## Dataset excerpts
# # # # #

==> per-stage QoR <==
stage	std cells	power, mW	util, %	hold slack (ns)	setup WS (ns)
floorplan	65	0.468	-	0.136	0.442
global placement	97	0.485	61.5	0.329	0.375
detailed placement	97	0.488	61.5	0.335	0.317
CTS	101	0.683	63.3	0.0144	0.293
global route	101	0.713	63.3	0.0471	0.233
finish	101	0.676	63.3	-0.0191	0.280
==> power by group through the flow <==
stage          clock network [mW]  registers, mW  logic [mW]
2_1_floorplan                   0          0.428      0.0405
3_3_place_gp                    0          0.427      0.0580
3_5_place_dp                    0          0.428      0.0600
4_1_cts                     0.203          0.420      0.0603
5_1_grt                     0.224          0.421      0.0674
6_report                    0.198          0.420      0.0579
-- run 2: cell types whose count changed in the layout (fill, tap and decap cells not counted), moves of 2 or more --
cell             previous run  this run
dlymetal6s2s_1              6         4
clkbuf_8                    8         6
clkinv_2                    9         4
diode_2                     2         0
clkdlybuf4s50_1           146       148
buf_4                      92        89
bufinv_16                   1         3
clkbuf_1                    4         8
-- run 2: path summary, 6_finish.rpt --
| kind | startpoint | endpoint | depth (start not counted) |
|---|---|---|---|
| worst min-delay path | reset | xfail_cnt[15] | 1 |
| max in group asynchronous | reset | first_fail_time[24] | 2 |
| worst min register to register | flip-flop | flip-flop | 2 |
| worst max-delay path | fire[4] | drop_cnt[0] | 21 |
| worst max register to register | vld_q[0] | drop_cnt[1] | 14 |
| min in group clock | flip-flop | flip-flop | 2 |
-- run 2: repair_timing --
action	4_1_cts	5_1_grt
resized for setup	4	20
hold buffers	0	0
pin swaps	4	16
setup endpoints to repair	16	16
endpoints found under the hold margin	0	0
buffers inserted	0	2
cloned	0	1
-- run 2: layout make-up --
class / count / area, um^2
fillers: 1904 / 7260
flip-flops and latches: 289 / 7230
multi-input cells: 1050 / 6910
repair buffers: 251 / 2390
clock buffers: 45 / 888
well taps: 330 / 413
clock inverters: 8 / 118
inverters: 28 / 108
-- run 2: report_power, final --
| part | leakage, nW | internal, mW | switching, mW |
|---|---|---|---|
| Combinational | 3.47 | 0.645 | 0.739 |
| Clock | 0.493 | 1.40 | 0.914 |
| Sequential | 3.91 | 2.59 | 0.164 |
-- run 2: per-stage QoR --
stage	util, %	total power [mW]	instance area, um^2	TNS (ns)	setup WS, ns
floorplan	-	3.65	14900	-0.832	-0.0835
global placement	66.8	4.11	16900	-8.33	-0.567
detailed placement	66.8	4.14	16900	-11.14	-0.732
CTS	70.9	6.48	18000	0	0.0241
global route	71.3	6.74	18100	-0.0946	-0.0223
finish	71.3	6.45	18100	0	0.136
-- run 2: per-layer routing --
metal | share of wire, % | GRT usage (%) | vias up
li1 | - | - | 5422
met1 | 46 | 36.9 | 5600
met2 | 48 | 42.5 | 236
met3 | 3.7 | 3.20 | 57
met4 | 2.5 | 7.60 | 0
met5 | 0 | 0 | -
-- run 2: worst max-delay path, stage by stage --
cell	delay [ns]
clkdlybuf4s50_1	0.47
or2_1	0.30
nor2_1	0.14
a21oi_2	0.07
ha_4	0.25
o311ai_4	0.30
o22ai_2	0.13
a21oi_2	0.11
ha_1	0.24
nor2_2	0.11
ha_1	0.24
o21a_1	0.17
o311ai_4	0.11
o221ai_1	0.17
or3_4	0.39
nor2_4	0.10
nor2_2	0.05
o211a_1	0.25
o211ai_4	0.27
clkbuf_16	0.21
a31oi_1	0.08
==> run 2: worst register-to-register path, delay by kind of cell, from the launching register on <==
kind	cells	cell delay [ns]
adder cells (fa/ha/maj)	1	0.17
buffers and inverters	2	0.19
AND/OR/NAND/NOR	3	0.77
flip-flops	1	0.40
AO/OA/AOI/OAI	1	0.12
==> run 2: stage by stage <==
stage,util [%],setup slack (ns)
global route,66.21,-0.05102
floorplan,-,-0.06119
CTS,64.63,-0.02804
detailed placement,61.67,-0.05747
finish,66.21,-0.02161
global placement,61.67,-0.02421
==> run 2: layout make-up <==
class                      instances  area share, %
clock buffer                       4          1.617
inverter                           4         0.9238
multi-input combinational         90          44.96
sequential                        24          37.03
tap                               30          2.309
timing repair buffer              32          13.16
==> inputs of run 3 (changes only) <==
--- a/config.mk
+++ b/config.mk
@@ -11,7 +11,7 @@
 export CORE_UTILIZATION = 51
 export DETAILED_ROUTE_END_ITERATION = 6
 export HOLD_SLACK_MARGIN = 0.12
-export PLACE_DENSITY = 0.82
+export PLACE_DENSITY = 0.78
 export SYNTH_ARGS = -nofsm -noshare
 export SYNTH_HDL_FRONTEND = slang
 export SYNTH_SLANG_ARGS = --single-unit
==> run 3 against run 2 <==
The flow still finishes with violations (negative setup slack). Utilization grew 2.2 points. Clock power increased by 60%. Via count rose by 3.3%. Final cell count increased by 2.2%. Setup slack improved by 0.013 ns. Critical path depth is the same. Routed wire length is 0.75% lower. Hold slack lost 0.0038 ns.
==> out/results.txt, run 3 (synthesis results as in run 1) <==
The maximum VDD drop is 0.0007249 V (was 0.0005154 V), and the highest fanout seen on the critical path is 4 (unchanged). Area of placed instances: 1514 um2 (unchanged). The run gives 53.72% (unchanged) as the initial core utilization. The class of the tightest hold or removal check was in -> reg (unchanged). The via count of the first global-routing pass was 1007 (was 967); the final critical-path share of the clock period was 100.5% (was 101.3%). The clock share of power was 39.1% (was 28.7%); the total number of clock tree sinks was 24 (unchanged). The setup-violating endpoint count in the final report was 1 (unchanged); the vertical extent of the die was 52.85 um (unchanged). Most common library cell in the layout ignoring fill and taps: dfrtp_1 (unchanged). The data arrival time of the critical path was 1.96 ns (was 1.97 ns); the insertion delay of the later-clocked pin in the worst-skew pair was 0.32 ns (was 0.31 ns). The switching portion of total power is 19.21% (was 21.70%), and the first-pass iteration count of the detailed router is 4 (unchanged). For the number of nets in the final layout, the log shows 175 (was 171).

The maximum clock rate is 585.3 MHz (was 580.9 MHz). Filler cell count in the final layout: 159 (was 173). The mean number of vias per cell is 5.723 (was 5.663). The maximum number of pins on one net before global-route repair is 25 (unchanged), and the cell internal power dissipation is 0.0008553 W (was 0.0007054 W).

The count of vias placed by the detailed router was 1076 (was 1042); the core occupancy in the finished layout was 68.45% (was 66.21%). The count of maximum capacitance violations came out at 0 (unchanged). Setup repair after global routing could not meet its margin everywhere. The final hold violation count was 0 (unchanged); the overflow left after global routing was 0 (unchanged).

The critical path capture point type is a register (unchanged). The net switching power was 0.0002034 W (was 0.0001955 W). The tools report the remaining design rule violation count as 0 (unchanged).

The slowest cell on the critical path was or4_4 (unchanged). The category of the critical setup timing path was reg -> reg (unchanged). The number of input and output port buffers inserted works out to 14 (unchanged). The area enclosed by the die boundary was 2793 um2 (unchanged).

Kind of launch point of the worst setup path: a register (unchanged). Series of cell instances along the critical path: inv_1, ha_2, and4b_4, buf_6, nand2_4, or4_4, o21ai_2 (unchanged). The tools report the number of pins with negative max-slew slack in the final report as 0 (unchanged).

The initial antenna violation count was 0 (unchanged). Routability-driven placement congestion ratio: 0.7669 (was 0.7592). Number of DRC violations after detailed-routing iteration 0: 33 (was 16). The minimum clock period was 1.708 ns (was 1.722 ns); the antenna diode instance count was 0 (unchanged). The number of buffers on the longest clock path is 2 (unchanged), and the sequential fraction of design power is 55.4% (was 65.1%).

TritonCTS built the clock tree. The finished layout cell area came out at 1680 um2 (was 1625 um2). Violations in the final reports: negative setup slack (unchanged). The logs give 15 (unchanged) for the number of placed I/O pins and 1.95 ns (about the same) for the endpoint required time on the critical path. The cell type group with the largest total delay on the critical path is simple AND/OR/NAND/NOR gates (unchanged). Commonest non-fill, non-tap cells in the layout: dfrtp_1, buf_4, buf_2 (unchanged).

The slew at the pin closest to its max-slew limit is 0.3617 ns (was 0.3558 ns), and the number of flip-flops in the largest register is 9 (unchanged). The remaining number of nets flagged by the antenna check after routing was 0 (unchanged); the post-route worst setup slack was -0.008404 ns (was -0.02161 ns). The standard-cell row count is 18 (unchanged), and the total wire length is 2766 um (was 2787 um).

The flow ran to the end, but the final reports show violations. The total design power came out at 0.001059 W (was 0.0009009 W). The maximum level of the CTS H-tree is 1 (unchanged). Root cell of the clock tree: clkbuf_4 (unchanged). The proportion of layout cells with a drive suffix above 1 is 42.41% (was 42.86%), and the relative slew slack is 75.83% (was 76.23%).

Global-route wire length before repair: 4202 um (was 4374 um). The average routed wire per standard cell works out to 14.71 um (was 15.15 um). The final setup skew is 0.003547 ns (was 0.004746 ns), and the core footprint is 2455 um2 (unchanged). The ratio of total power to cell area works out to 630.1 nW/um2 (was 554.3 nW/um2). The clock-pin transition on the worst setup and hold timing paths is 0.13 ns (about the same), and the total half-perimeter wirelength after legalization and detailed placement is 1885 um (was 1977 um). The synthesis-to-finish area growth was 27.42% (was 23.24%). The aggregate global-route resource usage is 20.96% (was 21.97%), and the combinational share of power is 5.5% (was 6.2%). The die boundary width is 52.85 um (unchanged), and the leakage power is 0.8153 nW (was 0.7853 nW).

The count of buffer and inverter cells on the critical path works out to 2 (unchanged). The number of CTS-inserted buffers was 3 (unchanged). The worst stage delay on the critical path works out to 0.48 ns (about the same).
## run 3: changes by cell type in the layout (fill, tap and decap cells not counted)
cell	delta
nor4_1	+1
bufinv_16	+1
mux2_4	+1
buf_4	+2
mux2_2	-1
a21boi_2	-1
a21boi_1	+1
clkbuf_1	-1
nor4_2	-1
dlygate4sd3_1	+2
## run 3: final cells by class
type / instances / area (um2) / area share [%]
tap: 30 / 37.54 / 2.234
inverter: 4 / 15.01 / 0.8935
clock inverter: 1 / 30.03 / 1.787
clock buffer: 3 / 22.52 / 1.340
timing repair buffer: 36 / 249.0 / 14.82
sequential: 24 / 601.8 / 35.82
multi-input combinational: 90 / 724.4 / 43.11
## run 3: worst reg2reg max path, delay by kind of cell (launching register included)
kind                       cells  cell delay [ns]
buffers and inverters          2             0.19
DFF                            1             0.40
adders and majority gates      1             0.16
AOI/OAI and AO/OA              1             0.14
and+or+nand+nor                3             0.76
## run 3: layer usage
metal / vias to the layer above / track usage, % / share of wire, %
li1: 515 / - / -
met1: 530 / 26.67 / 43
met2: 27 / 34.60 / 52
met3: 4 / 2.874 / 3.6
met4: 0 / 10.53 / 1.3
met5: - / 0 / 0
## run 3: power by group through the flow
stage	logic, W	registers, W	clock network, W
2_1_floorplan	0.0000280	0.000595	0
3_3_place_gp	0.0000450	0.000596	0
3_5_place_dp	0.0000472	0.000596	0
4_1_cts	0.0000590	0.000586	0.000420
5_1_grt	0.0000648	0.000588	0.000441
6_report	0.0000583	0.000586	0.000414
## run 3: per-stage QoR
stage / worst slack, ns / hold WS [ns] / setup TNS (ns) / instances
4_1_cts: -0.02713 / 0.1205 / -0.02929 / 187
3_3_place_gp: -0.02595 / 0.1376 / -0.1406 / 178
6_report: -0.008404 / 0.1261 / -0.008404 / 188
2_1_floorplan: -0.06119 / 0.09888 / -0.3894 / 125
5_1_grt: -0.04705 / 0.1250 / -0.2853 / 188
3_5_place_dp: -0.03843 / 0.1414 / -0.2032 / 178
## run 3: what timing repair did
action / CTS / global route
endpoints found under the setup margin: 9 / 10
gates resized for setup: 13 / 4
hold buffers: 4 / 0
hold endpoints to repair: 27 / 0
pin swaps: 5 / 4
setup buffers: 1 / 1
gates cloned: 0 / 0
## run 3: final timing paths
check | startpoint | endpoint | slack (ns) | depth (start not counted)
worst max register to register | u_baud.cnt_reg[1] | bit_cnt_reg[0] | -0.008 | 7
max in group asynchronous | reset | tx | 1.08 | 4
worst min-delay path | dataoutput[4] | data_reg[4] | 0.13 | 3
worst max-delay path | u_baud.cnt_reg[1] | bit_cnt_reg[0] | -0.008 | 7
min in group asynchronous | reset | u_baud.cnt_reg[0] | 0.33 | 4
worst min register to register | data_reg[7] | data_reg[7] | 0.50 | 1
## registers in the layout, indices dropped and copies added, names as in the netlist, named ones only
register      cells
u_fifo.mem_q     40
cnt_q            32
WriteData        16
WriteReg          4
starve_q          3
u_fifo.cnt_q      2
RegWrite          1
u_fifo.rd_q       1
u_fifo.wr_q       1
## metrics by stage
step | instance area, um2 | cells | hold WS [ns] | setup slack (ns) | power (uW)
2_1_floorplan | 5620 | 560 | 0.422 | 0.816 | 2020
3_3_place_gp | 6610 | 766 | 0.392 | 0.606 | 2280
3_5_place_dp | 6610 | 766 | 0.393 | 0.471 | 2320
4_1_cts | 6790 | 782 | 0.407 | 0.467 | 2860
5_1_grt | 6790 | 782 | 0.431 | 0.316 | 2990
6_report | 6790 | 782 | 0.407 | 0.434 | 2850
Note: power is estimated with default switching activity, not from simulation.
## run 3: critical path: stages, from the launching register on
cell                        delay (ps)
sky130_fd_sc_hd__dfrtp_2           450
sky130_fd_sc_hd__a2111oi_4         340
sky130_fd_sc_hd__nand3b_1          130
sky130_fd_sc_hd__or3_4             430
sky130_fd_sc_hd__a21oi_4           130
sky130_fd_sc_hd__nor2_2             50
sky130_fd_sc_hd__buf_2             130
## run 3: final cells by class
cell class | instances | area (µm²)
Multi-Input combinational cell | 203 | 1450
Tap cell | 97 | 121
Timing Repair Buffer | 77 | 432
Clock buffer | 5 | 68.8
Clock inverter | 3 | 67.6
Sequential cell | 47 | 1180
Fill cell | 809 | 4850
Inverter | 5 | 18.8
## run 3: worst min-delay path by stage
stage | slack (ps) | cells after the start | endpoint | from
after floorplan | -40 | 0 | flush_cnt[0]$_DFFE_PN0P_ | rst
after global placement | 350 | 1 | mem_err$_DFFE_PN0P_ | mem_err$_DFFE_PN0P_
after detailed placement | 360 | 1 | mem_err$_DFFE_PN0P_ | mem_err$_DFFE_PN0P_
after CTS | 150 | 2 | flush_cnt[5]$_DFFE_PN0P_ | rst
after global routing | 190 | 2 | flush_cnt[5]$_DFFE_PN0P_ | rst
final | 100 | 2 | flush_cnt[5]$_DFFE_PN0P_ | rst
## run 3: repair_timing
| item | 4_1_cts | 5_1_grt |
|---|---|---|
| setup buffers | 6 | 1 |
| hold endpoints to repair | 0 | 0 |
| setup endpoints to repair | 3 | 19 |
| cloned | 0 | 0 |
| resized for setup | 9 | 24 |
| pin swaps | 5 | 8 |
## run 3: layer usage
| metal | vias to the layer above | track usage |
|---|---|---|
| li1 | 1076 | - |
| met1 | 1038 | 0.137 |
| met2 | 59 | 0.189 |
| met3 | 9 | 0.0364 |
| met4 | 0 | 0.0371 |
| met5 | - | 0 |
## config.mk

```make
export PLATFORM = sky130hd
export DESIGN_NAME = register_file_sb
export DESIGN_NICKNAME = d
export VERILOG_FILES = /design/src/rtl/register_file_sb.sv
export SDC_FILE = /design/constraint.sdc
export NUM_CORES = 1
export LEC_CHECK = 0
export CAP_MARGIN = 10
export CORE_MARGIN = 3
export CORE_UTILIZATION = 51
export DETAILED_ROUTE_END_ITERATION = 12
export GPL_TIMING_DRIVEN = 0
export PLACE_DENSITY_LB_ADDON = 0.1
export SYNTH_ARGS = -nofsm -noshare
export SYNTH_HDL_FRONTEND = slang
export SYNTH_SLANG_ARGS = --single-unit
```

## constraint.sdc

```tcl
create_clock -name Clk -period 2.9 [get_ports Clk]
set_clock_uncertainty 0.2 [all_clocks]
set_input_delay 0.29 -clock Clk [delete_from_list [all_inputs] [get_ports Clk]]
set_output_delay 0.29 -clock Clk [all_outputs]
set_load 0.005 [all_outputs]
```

# # # # #

## Exercise requirements
Count how many lines above include the word "asynchronous" and answer with that figure only.

## Solution to the exercise
3